• **Activity**
Copy exactly the lines of the records below, and only those lines, beginning with the line that contains "roughly 0.18 mW" and ending with the line that contains "Share, Synth at 0".

(Stored items)
== Segment start ==

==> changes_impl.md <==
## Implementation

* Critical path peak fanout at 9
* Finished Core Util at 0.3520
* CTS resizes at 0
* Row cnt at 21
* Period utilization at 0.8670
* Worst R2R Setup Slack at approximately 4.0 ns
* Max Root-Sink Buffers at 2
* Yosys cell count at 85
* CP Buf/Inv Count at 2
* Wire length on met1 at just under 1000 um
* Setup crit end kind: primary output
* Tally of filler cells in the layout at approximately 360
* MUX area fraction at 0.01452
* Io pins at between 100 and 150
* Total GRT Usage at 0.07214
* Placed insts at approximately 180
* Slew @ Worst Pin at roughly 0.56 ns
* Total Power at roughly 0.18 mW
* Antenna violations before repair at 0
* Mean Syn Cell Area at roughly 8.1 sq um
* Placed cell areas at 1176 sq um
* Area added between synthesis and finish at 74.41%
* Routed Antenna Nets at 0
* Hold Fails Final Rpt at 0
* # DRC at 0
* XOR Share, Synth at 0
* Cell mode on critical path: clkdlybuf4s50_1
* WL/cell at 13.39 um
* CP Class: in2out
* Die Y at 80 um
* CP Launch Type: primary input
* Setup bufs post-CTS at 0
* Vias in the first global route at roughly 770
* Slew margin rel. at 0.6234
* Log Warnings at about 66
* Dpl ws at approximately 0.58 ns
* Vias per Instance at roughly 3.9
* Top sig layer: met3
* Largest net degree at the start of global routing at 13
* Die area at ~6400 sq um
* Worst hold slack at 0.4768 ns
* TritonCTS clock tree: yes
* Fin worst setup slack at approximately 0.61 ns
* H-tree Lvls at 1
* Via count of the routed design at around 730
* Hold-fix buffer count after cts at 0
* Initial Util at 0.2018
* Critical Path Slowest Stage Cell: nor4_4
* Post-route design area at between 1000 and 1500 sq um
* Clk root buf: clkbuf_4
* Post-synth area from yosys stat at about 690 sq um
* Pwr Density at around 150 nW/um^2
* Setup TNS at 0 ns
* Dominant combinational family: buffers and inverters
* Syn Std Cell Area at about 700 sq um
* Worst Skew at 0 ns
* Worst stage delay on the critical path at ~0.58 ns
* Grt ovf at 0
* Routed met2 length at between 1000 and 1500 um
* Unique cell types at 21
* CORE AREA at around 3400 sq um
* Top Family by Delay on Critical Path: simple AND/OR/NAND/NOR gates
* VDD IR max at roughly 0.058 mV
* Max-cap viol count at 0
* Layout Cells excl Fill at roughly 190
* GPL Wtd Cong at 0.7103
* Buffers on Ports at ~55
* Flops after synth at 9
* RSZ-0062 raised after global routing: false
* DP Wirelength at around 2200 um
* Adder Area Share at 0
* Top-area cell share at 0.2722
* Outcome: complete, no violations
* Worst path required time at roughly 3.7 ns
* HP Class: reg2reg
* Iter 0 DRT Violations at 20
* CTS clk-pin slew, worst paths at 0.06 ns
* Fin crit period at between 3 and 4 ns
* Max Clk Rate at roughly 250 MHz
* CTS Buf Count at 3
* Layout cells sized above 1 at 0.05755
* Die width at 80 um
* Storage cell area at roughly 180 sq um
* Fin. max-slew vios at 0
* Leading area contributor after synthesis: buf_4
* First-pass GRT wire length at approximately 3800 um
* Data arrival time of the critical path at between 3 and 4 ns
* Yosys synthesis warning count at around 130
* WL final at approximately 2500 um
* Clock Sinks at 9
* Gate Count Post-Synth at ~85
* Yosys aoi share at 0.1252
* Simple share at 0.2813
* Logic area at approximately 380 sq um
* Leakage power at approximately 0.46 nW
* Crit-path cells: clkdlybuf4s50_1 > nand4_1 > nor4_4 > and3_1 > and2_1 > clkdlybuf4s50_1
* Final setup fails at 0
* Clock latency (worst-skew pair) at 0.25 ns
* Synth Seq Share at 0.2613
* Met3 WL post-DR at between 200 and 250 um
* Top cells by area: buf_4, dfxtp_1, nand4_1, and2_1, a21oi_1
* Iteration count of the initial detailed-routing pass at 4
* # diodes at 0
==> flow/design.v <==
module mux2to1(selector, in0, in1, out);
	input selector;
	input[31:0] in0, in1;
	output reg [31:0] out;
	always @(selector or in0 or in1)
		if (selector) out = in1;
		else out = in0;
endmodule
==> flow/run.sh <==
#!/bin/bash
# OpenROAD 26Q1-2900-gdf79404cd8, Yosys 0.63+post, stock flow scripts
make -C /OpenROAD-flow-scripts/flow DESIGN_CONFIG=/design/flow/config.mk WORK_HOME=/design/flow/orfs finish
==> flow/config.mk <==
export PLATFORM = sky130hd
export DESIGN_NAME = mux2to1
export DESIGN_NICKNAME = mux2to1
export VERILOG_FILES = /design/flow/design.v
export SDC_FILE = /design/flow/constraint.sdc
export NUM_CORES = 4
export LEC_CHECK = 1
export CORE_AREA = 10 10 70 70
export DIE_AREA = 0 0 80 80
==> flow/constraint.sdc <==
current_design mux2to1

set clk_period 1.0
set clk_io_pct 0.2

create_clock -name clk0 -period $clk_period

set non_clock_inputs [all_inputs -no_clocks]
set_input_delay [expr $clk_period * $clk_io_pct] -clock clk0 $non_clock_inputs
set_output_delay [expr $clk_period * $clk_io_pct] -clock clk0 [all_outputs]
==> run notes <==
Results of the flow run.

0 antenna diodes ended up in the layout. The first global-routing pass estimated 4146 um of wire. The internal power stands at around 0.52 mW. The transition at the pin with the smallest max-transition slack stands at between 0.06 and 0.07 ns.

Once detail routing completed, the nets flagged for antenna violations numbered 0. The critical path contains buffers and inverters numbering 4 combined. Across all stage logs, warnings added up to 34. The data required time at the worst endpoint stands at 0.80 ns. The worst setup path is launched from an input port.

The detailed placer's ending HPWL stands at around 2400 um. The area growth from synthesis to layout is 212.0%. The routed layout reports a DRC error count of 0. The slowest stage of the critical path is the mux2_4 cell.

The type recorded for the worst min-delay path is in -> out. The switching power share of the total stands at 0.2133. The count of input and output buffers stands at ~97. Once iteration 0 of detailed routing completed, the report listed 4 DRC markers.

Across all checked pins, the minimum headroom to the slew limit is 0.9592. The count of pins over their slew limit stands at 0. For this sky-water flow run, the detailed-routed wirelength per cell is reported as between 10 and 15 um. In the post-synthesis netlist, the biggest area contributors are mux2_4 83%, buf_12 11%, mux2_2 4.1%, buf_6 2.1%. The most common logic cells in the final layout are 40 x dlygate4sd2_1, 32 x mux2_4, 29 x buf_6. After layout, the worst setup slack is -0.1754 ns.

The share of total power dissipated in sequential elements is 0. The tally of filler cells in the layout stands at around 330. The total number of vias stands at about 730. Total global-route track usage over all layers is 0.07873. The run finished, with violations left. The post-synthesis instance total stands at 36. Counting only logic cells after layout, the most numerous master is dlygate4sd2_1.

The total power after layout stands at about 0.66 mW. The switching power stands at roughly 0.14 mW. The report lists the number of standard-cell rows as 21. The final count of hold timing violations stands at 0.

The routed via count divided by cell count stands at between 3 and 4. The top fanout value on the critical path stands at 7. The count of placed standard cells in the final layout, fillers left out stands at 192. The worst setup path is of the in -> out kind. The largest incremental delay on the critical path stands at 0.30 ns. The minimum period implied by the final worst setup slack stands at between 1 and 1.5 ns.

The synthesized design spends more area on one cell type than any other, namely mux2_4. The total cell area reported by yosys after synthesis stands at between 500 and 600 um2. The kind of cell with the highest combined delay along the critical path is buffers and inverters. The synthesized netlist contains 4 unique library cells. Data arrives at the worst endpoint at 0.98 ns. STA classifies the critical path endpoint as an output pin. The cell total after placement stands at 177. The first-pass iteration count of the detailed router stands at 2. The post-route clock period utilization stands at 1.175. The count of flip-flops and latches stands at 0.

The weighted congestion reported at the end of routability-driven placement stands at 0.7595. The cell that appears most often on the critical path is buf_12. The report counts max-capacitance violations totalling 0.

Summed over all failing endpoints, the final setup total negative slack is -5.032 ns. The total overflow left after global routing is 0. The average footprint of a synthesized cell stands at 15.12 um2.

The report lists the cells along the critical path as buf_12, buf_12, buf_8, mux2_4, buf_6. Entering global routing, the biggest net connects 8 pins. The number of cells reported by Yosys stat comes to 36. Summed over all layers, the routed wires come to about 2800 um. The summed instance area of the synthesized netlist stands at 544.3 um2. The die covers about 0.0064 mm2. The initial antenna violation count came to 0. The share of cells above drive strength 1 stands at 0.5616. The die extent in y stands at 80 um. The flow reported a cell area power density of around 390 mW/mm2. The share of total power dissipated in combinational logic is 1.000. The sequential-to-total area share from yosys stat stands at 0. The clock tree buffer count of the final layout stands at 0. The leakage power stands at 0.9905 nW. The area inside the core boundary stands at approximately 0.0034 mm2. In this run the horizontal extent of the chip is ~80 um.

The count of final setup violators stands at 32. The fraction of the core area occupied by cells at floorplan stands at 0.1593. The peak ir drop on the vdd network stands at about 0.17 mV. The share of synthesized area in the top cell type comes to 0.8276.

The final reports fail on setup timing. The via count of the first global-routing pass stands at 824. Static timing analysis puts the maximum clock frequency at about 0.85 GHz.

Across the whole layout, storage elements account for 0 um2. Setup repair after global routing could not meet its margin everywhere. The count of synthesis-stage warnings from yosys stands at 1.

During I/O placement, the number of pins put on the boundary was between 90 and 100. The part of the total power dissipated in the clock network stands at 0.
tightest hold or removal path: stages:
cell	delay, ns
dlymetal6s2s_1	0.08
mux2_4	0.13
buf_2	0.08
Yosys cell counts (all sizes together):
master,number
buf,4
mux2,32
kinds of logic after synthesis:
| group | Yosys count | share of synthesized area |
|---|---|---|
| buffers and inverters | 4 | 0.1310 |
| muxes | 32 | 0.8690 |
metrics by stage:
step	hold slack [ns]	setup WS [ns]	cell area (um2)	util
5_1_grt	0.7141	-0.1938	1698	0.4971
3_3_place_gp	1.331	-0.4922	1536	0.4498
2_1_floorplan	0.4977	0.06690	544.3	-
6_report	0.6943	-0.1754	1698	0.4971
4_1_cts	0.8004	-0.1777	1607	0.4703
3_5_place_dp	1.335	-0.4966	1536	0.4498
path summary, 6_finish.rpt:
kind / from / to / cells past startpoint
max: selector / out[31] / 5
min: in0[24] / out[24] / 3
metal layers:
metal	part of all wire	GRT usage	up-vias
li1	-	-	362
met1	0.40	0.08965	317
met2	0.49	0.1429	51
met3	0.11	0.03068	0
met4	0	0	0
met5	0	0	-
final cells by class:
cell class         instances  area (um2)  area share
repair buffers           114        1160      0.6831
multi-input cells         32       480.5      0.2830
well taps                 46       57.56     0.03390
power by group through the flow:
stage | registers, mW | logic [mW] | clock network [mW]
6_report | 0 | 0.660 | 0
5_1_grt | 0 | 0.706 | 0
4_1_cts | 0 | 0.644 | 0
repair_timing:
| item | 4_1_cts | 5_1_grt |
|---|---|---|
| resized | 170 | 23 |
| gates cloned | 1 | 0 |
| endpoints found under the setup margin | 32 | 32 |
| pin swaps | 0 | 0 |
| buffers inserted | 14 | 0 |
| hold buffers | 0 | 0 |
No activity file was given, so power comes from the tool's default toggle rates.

== Segment end ==

• **Response area**
* Total Power at roughly 0.18 mW
* Antenna violations before repair at 0
* Mean Syn Cell Area at roughly 8.1 sq um
* Placed cell areas at 1176 sq um
* Area added between synthesis and finish at 74.41%
* Routed Antenna Nets at 0
* Hold Fails Final Rpt at 0
* # DRC at 0
* XOR Share, Synth at 0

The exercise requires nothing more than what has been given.